BEGIN Data to use

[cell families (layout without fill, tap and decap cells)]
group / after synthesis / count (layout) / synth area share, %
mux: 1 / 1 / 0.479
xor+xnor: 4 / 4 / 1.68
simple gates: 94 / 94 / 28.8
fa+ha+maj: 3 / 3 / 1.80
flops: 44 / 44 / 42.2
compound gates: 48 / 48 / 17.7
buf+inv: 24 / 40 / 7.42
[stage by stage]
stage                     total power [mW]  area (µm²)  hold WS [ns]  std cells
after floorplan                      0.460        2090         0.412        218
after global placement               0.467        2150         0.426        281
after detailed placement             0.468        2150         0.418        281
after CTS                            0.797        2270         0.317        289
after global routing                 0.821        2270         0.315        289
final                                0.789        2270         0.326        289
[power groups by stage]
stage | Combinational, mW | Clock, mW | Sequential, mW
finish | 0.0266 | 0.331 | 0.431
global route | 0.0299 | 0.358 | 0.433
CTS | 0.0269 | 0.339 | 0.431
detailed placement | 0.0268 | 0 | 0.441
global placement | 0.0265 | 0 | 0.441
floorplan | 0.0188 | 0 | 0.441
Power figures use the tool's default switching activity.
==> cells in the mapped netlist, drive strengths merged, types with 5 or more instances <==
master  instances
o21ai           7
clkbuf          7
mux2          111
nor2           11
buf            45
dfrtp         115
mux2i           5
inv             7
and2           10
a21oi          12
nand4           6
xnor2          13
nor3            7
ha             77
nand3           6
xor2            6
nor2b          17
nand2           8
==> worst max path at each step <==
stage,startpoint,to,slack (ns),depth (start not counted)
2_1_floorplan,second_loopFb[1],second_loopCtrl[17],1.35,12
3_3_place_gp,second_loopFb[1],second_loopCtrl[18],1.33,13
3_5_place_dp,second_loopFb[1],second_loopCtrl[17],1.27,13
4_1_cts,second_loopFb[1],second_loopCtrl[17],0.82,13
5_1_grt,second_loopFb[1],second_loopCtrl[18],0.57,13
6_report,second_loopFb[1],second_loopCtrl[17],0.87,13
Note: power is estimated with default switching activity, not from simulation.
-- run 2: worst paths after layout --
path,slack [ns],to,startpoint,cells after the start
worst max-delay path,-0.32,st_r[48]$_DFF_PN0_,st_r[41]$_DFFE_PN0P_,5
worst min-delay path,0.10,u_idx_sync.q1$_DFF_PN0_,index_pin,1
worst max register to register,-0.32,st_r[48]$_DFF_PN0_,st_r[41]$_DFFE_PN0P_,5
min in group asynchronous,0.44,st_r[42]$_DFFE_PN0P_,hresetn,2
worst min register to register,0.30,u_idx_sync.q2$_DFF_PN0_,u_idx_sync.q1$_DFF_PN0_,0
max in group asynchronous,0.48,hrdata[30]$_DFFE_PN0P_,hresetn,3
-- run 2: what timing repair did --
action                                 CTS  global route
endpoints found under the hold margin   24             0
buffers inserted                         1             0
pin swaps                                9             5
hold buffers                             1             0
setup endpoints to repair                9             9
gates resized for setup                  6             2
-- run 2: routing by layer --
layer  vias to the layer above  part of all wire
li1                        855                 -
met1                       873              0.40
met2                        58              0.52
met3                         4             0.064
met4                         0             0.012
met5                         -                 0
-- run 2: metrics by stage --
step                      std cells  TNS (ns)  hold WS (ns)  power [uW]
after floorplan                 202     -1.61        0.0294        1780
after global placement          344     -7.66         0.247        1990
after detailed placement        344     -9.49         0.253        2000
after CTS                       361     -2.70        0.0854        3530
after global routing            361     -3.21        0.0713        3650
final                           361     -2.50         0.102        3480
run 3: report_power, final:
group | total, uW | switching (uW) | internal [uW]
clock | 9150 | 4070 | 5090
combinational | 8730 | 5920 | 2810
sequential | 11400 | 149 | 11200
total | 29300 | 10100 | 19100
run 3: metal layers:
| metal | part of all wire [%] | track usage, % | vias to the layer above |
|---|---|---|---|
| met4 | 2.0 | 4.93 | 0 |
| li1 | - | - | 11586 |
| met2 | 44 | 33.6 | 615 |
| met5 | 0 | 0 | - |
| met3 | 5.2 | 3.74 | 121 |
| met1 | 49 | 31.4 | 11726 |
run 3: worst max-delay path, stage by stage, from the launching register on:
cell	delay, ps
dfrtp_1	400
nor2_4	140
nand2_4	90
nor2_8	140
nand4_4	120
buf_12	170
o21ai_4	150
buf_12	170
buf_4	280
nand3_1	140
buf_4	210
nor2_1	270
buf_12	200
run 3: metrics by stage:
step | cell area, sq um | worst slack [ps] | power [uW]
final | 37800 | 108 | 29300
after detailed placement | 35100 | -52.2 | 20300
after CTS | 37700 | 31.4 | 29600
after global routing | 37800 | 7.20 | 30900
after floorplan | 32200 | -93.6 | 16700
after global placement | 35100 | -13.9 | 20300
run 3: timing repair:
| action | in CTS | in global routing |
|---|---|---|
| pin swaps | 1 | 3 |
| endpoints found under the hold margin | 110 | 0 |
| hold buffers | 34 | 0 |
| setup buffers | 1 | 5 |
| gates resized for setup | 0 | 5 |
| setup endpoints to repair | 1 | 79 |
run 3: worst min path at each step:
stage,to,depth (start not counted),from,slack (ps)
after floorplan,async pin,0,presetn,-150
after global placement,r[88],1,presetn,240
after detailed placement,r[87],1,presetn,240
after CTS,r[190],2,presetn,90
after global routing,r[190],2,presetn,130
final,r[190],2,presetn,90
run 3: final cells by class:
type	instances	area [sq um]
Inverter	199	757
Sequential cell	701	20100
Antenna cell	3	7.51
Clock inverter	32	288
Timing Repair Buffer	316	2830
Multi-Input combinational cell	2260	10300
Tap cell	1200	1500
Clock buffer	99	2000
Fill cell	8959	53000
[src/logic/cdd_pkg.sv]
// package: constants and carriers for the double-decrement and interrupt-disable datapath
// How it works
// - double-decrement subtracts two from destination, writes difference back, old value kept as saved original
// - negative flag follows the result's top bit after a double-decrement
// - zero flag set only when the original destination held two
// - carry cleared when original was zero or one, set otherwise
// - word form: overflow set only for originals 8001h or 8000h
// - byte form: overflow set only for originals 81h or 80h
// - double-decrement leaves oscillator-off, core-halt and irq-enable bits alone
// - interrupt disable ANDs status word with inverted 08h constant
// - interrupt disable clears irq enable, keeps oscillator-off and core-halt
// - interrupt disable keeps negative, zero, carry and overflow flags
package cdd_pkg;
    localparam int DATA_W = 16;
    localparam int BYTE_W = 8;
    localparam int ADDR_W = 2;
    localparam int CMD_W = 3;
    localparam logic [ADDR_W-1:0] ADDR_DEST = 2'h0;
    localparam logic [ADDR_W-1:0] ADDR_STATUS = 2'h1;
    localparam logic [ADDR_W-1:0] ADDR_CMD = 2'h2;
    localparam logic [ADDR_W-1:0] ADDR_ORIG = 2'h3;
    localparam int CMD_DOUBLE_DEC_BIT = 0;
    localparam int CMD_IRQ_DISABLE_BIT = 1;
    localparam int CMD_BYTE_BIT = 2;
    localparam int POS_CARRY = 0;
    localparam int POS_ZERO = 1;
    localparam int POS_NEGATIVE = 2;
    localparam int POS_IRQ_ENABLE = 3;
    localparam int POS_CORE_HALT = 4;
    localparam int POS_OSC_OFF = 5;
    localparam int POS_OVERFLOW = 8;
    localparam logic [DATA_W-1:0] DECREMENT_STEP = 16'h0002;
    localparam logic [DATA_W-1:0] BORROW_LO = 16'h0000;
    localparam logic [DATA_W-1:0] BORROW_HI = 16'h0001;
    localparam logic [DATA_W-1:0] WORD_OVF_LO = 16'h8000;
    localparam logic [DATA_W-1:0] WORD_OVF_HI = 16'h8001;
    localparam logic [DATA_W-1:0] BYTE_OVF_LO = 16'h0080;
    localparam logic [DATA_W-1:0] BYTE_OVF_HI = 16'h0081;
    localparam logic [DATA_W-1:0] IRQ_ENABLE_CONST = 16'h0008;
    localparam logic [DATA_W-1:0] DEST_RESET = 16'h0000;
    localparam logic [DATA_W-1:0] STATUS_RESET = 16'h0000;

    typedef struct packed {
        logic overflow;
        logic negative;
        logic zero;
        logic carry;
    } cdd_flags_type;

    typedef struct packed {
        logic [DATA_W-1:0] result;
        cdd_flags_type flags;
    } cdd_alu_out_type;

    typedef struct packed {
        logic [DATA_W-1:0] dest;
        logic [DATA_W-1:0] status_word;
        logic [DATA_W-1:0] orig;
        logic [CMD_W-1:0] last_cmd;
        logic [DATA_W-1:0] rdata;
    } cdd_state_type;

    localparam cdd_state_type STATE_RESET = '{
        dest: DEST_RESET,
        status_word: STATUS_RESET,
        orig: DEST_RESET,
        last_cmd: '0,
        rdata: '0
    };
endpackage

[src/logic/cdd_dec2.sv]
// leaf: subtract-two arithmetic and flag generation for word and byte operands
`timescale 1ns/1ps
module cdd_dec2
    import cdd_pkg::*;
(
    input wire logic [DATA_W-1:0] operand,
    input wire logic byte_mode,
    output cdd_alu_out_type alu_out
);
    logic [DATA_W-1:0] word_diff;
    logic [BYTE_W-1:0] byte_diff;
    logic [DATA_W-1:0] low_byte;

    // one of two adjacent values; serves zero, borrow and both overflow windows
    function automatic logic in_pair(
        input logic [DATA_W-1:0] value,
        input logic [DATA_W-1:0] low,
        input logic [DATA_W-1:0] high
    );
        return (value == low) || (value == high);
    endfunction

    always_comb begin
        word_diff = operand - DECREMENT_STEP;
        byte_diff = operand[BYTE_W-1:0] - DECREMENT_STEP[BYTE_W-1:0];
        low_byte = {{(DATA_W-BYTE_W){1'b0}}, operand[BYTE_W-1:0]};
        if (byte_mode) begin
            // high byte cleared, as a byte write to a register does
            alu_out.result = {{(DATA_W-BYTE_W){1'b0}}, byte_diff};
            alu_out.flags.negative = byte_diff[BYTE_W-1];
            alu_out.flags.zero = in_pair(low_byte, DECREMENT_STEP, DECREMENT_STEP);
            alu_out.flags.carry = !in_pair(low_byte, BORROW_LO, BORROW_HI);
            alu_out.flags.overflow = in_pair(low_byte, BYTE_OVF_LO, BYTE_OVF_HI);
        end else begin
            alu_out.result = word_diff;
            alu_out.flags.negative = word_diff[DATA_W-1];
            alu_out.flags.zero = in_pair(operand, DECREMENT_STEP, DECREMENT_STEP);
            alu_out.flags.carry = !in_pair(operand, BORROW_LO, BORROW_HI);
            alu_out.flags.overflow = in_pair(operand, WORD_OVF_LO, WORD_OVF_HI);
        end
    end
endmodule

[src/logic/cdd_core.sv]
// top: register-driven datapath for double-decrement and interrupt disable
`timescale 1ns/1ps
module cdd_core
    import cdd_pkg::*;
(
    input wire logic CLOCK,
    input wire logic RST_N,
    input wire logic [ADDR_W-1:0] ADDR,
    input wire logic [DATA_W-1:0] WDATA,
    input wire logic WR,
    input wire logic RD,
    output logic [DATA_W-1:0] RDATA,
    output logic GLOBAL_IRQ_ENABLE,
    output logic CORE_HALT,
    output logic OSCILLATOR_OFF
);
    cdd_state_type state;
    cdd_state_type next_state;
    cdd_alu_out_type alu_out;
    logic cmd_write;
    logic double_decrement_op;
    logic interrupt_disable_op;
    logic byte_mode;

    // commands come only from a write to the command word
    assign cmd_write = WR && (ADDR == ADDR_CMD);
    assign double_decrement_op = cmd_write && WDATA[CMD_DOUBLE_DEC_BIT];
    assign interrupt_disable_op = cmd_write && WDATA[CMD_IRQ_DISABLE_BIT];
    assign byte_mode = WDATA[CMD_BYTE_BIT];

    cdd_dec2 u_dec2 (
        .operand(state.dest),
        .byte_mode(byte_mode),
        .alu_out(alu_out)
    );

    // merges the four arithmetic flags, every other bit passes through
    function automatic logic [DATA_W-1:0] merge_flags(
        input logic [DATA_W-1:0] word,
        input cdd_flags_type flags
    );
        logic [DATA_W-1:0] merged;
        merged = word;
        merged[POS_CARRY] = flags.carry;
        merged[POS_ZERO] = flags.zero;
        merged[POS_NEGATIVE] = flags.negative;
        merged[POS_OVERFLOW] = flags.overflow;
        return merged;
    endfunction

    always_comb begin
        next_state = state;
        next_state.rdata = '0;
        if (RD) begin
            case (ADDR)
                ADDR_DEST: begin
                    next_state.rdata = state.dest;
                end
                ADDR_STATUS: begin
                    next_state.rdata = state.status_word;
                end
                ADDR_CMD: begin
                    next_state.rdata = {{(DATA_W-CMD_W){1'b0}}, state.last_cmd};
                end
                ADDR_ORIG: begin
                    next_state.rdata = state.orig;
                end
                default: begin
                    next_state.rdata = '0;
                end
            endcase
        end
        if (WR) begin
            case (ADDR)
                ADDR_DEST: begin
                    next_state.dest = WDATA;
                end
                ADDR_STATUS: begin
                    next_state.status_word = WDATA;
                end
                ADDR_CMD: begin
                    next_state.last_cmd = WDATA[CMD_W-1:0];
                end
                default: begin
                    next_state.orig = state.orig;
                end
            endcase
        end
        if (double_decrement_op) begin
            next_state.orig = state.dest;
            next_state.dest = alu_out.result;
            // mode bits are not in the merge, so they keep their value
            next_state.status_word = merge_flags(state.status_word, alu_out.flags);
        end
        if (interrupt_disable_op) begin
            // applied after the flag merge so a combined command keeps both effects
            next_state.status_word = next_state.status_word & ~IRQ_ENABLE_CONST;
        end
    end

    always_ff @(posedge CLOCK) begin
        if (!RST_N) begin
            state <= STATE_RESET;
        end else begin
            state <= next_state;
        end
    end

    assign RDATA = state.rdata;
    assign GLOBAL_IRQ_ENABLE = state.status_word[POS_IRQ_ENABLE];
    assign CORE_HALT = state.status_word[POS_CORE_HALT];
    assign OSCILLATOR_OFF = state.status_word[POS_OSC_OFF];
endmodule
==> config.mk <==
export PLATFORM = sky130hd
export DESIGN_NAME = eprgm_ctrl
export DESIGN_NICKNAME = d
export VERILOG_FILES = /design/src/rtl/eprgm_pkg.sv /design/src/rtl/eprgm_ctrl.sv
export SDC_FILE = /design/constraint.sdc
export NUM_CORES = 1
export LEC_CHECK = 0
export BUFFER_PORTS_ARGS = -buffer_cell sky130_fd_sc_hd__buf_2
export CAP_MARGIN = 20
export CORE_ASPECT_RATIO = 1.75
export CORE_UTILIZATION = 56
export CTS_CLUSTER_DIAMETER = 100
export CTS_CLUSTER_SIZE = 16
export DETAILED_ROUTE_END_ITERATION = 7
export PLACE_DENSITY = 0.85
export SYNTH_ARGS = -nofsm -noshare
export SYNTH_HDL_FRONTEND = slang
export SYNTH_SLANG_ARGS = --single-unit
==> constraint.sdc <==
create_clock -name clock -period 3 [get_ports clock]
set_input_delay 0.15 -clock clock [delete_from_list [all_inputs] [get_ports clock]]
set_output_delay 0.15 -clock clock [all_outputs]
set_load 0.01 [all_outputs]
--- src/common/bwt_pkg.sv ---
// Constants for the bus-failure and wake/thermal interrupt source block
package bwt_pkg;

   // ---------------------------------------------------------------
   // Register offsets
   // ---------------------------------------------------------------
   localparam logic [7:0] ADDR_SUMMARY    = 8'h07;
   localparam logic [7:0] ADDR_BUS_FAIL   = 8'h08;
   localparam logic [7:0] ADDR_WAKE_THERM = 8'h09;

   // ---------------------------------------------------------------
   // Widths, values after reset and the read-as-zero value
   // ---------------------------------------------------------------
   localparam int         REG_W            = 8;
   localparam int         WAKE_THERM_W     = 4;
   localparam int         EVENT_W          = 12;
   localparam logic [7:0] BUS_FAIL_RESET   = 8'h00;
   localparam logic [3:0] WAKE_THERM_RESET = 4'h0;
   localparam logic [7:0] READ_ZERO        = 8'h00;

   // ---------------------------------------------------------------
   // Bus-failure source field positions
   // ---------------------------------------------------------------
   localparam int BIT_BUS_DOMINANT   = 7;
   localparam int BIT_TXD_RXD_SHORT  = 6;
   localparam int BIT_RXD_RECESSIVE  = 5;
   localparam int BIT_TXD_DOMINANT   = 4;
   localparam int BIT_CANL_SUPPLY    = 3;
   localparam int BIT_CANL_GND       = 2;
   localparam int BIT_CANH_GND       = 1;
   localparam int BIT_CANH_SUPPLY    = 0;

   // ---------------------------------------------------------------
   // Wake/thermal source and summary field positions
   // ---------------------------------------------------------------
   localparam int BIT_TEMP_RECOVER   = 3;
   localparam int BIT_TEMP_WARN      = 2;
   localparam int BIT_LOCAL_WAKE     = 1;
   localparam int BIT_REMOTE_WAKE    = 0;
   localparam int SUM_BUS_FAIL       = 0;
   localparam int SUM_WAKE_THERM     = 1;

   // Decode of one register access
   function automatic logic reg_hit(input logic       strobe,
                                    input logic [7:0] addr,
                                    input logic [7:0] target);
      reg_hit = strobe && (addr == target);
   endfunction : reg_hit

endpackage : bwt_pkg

END Data to use

• _What is being asked_
In the listing, find every line containing the word "hresetn" and list it.

• _The completed task_
min in group asynchronous,0.44,st_r[42]$_DFFE_PN0P_,hresetn,2
max in group asynchronous,0.48,hrdata[30]$_DFFE_PN0P_,hresetn,3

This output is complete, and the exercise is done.